Molkerei im Waldviertel: Milcherzeugung, ganz koscher
Von Marlene Penz
2.268 Liter Milch werden am Dienstagvormittag in der Molkerei Wagner im niederösterreichischen Biberschlag (Bezirk Zwettl) mit einem bestimmten runden Pickerl versehen. Der weiße Sticker mit schwarzen hebräischen Buchstaben weist die „Waldviertler Bauernmilch“ als „koscher“ aus. Auf die Packung kleben darf es nur einer: der Maschgiach. Das ist der Aufseher, der die Einhaltung der Regeln der jüdischen Speisegesetze kontrolliert. Er wird von einem Rabbiner beauftragt.
In diesem Fall übernimmt diese Aufgabe Samehov Bhor Boris aus Wien. Am Montag reist er an, um am Abend beim Melken der Kühe im Stall der Familie Wagner dabei zu sein. Am Dienstagmorgen um 5.30 Uhr beginnt sein Arbeitstag wieder dort. „Ich bin bei jedem Arbeitsschritt dabei bis die Milch in der Packung oder das Joghurt im Becher ist“, erzählt er, während er die Milchpackungen, die auf einem Förderband aus der Abfüllanlage rattern, mit den Zertifikaten beklebt.
Reinheitsgebot
Einmal pro Woche wird in der kleinen Molkerei „koscher“ Milch erzeugt und alle drei Wochen Joghurt, Sauerrahm, Butter und Eiskaffee. „Wir sind die einzige Molkerei in Österreich, die das macht. Vor fünf Jahren haben wir damit begonnen“, erklärt Milchbauer Gerhard Wagner.

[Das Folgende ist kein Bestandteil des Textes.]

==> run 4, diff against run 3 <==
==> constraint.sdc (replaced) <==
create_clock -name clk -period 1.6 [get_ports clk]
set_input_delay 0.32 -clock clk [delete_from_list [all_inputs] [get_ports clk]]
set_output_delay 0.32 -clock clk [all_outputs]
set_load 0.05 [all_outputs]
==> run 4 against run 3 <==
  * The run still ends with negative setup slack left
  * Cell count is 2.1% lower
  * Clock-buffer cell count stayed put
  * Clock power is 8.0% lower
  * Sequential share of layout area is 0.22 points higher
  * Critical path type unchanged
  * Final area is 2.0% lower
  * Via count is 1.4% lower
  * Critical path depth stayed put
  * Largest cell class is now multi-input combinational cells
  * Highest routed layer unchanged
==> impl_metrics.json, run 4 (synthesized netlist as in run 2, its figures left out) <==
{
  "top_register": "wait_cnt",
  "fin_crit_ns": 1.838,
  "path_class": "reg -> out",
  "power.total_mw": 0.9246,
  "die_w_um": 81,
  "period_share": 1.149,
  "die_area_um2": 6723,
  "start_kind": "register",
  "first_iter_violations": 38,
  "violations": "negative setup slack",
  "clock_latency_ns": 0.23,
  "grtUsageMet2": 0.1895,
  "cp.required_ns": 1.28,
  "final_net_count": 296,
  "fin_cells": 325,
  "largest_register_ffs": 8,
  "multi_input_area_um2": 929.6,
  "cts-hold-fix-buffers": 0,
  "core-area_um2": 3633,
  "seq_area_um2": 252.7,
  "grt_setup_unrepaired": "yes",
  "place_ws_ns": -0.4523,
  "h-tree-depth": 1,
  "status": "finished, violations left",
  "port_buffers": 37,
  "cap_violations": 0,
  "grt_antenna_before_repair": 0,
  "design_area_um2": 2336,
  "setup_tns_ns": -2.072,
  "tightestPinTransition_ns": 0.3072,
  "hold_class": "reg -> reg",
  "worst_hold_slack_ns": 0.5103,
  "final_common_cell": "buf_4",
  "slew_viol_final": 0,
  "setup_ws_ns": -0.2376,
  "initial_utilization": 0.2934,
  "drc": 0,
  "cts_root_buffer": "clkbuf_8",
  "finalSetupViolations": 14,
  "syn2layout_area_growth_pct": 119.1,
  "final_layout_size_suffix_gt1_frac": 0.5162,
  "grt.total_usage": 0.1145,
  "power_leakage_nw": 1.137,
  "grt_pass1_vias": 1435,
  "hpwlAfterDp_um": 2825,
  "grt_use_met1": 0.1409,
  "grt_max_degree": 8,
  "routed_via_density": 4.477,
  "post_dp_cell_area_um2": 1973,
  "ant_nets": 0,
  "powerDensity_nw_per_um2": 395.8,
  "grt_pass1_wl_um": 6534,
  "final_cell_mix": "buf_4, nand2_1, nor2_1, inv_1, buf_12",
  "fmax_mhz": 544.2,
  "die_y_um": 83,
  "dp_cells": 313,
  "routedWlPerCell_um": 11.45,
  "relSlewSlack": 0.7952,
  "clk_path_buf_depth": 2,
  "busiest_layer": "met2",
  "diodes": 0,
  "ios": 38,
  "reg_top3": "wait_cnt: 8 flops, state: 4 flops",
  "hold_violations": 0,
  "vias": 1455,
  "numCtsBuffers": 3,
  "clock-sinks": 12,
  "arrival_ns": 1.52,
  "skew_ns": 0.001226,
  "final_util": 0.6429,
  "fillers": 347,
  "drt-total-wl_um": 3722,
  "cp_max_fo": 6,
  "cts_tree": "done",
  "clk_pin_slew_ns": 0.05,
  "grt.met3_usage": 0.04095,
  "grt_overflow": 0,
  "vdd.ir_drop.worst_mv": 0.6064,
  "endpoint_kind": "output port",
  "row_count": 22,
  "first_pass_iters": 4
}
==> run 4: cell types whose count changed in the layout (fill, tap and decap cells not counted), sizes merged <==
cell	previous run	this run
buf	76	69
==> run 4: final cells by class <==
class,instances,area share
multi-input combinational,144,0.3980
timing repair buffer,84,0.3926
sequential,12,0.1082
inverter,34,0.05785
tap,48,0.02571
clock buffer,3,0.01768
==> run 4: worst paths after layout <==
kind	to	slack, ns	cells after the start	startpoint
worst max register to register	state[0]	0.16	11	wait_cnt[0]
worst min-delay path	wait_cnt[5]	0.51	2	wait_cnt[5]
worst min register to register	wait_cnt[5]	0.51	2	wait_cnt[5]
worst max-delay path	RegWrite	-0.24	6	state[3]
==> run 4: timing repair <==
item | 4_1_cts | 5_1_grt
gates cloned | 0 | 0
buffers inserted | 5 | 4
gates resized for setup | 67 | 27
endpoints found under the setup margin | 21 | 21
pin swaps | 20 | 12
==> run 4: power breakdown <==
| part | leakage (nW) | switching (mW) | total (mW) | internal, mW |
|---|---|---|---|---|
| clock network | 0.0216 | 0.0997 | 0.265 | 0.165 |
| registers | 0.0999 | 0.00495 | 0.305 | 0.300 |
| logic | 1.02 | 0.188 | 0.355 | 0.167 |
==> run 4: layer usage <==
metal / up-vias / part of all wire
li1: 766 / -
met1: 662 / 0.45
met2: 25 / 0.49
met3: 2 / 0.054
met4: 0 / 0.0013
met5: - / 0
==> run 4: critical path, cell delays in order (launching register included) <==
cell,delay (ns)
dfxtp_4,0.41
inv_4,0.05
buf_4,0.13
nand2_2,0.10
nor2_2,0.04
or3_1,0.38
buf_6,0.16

Da Kühe im jüdischen Glauben als „koscher“ gelten, ist auch ihre Milch „koscher“ – also erlaubt. Früher war Milch aber auch durchaus von Tieren, die nach den Speisegesetzen nicht erlaubt sind und so hat es sich eingebürgert, dass die Erzeugung überwacht wird. Üblich ist das heute noch in orthodoxen Kreisen.

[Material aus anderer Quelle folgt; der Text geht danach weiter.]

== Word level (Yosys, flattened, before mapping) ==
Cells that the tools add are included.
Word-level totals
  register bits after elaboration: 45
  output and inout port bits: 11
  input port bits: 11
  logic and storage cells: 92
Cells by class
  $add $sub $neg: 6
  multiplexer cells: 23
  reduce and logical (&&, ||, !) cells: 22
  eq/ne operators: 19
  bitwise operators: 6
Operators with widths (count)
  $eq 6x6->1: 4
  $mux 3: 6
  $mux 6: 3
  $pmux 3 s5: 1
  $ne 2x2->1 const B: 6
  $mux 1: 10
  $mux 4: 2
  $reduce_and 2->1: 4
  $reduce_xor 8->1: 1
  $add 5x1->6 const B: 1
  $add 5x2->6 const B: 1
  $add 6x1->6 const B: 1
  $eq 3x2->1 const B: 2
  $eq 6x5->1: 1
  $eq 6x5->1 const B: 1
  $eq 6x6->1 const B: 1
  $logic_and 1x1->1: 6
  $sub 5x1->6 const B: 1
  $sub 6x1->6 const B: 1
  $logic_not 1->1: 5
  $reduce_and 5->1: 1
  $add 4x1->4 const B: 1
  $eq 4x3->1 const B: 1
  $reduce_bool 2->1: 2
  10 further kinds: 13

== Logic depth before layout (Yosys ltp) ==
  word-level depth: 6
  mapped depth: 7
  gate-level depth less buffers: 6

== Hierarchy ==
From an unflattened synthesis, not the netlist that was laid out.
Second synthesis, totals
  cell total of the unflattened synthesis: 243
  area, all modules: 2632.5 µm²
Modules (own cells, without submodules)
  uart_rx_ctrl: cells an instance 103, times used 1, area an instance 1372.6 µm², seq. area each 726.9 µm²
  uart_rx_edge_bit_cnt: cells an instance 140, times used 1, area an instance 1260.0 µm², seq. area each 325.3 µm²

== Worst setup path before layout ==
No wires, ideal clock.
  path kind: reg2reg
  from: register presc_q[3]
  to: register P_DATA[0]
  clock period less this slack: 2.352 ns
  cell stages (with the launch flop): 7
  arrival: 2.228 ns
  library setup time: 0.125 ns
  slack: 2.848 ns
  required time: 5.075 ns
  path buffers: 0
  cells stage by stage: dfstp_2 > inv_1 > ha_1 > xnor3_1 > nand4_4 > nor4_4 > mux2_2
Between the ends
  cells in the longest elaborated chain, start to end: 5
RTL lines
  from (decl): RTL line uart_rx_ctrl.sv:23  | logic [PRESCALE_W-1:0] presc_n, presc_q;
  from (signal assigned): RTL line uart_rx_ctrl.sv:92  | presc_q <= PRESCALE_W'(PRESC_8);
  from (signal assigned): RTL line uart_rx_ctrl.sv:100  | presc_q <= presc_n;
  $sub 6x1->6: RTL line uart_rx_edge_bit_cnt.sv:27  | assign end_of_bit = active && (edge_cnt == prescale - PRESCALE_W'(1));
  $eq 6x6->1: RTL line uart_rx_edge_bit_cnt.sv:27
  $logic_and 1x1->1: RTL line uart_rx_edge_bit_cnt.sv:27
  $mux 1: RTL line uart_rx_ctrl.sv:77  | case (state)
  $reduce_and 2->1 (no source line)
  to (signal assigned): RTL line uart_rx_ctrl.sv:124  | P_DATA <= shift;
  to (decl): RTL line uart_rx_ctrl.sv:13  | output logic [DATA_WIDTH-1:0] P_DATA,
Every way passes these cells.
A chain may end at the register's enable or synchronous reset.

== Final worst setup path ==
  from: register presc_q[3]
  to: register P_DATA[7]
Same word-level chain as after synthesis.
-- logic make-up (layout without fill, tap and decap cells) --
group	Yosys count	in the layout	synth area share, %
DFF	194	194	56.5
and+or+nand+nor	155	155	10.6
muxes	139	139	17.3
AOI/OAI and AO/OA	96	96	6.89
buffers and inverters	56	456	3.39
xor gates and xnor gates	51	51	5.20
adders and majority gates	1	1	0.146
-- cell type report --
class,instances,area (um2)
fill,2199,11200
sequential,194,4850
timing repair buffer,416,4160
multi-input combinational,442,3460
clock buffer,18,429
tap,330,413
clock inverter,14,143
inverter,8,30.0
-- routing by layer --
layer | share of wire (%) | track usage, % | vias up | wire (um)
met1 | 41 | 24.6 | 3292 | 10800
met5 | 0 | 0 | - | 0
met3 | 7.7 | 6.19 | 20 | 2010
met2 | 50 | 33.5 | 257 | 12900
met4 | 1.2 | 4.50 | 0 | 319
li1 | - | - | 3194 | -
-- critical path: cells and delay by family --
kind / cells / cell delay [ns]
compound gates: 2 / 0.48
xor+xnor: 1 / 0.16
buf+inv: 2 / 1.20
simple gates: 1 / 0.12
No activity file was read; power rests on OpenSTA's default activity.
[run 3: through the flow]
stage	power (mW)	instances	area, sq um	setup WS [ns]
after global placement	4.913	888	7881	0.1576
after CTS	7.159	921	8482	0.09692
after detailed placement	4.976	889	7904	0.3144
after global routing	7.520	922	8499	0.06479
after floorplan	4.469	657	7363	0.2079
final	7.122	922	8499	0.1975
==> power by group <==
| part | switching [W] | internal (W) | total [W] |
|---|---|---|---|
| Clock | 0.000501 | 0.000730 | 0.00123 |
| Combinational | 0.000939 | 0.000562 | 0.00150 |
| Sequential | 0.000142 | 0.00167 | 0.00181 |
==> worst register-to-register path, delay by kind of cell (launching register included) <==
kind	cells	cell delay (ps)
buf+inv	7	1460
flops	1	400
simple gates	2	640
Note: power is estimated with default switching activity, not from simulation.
--- src/rtl/flash_arbiter.sv ---
// flash_arbiter: round-robin sharing of the rom SPI-flash read port between fetch (A) and data (B).
// Define FLASH_ARB_LASTWORD_EN to add a one-word per-port hit buffer that bypasses flash.
module flash_arbiter #(
  parameter int          ADDR_W     = 15,
  parameter int          DATA_W     = 16,
  parameter logic [23:0] FLASH_BASE = 24'h100000
) (
  input  logic              clk,
  input  logic              reset_n,
  input  logic              a_req,
  input  logic [ADDR_W-1:0] a_addr,
  output logic              a_ack,
  output logic [DATA_W-1:0] a_data,
  input  logic              b_req,
  input  logic [ADDR_W-1:0] b_addr,
  output logic              b_ack,
  output logic [DATA_W-1:0] b_data,
  input  logic              rom_ready,
  output logic              rom_req,
  output logic [23:0]       rom_addr,
  input  logic              rom_valid,
  input  logic [DATA_W-1:0] rom_data
);

  typedef enum logic [1:0] {IDLE, ISSUE, WAIT, RESP} state_t;

  state_t            state, state_nx;
  logic              gnt, gnt_nx;     // 1 = port B owns the current transaction
  logic              last_b;          // last completed grant went to B
  logic              pick_b;
  logic [ADDR_W-1:0] pick_addr;

  function automatic logic [23:0] byte_addr(input logic [ADDR_W-1:0] word);
    return FLASH_BASE + (24'(word) << 1);
  endfunction

  // Lone requester wins; on a conflict the port not served last time wins.
  assign pick_b    = b_req && (!a_req || !last_b);
  assign pick_addr = pick_b ? b_addr : a_addr;

`ifdef FLASH_ARB_LASTWORD_EN
  // The port data registers double as buffer data: both load only on flash-path acks.
  logic [1:0]             lw_vld;
  logic [1:0][ADDR_W-1:0] lw_addr;
  logic [ADDR_W-1:0]      pend_addr;
  logic                   lw_hit;

  assign lw_hit = lw_vld[pick_b] && (lw_addr[pick_b] == pick_addr);

  always_ff @(posedge clk or negedge reset_n) begin
    if (!reset_n) begin
      lw_vld    <= '0;
      lw_addr   <= '0;
      pend_addr <= '0;
    end else begin
      if (state == IDLE) pend_addr <= pick_addr;
      if (state == WAIT && rom_valid) begin
        lw_vld[gnt]  <= 1'b1;
        lw_addr[gnt] <= pend_addr;
      end
    end
  end
`endif

  always_comb begin
    state_nx = state;
    gnt_nx   = gnt;
    case (state)
      IDLE: begin
        if (rom_ready && (a_req || b_req)) begin
          gnt_nx = pick_b;
`ifdef FLASH_ARB_LASTWORD_EN
          state_nx = lw_hit ? RESP : ISSUE;
`else
          state_nx = ISSUE;
`endif
        end
      end
      ISSUE:   state_nx = WAIT;
      WAIT:    if (rom_valid) state_nx = RESP;
      RESP:    state_nx = IDLE;
      default: state_nx = IDLE;
    endcase
  end

  always_ff @(posedge clk or negedge reset_n) begin
    if (!reset_n) begin
      state    <= IDLE;
      gnt      <= 1'b0;
      last_b   <= 1'b1;
      rom_req  <= 1'b0;
      rom_addr <= '0;
      a_ack    <= 1'b0;
      b_ack    <= 1'b0;
      a_data   <= '0;
      b_data   <= '0;
    end else begin
      state   <= state_nx;
      gnt     <= gnt_nx;
      rom_req <= (state_nx == ISSUE);
      a_ack   <= (state_nx == RESP) && !gnt_nx;
      b_ack   <= (state_nx == RESP) && gnt_nx;
      if (state == IDLE && state_nx == ISSUE) rom_addr <= byte_addr(pick_addr);
      if (state == WAIT && rom_valid) begin
        if (gnt) b_data <= rom_data;
        else     a_data <= rom_data;
      end
      if (state == RESP) last_b <= gnt;
    end
  end

endmodule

„Im Wesentlichen geht es um das Reinheitsgebot. 48 Stunden vorher darf keine andere Produktion in der Molkerei stattfinden und die Anlagen müssen koscher steril gemacht werden“, sagt Wagner. So wird beispielsweise der Joghurttank randvoll mit Wasser gefüllt, auf über 100 Grad erhitzt, mit einem Schluck Säure versehen und danach versiegelt. Damit Joghurt. das den Kriterien entspricht, gemacht werden kann, müssen alle Zutaten ebenfalls zertifiziert sein. Das war anfangs eine Herausforderung, blickt Wagner zurück: „Die Joghurtkulturen, die wir dazu brauchen, haben wir aus den USA einfliegen lassen.“ Die Früchte für die vier unterschiedlichen Sorten Joghurt kommen von einem Betrieb in der Steiermark, denn auch der Betrieb muss koscher-zertifiziert sein.
Rege Nachfrage
Rund zehn Prozent der Gesamtproduktion ist nun für die jüdische Glaubensgemeinschaft. „Diese Milchprodukte werden hauptsächlich in Wien vertrieben. Es wird aber auch nach Ungarn geliefert und es gibt Anfragen aus Deutschland und der Schweiz“, sagt Wagner. Die koscheren Milcherzeugnisse vom Waldviertler Hof werden von Samehov Bhor Boris an die jüdische Bäckerei Ohel Moshe in Wien-Leopoldstadt geliefert. Von dort werden sie weitervertrieben.
„Viele Leute lieben Joghurt und Milch von hier. Ansonsten bekommt man es so vorwiegend aus Frankreich und Belgien“, berichtet Bhor Boris. Zu den Abnehmern gehören zwei weitere Lebensmittelgeschäfte in Wien und einige österreichische Hotels. „Vor allem im Sommer, wenn jüdische Gäste in dem Alpen Urlaub machen“, sagt der Maschgiach. Die Produktionsmenge ergibt sich an Hand der Nachfrage. In Wien zählen rund 7.000 Personen zur Israelitischen Kultusgemeinde – zur jüdischen Gemeinde. Laut Samehov Bhor Boris würden aber nur wenige streng religiös leben und auf koscher-zertifizierte Milchprodukte achten.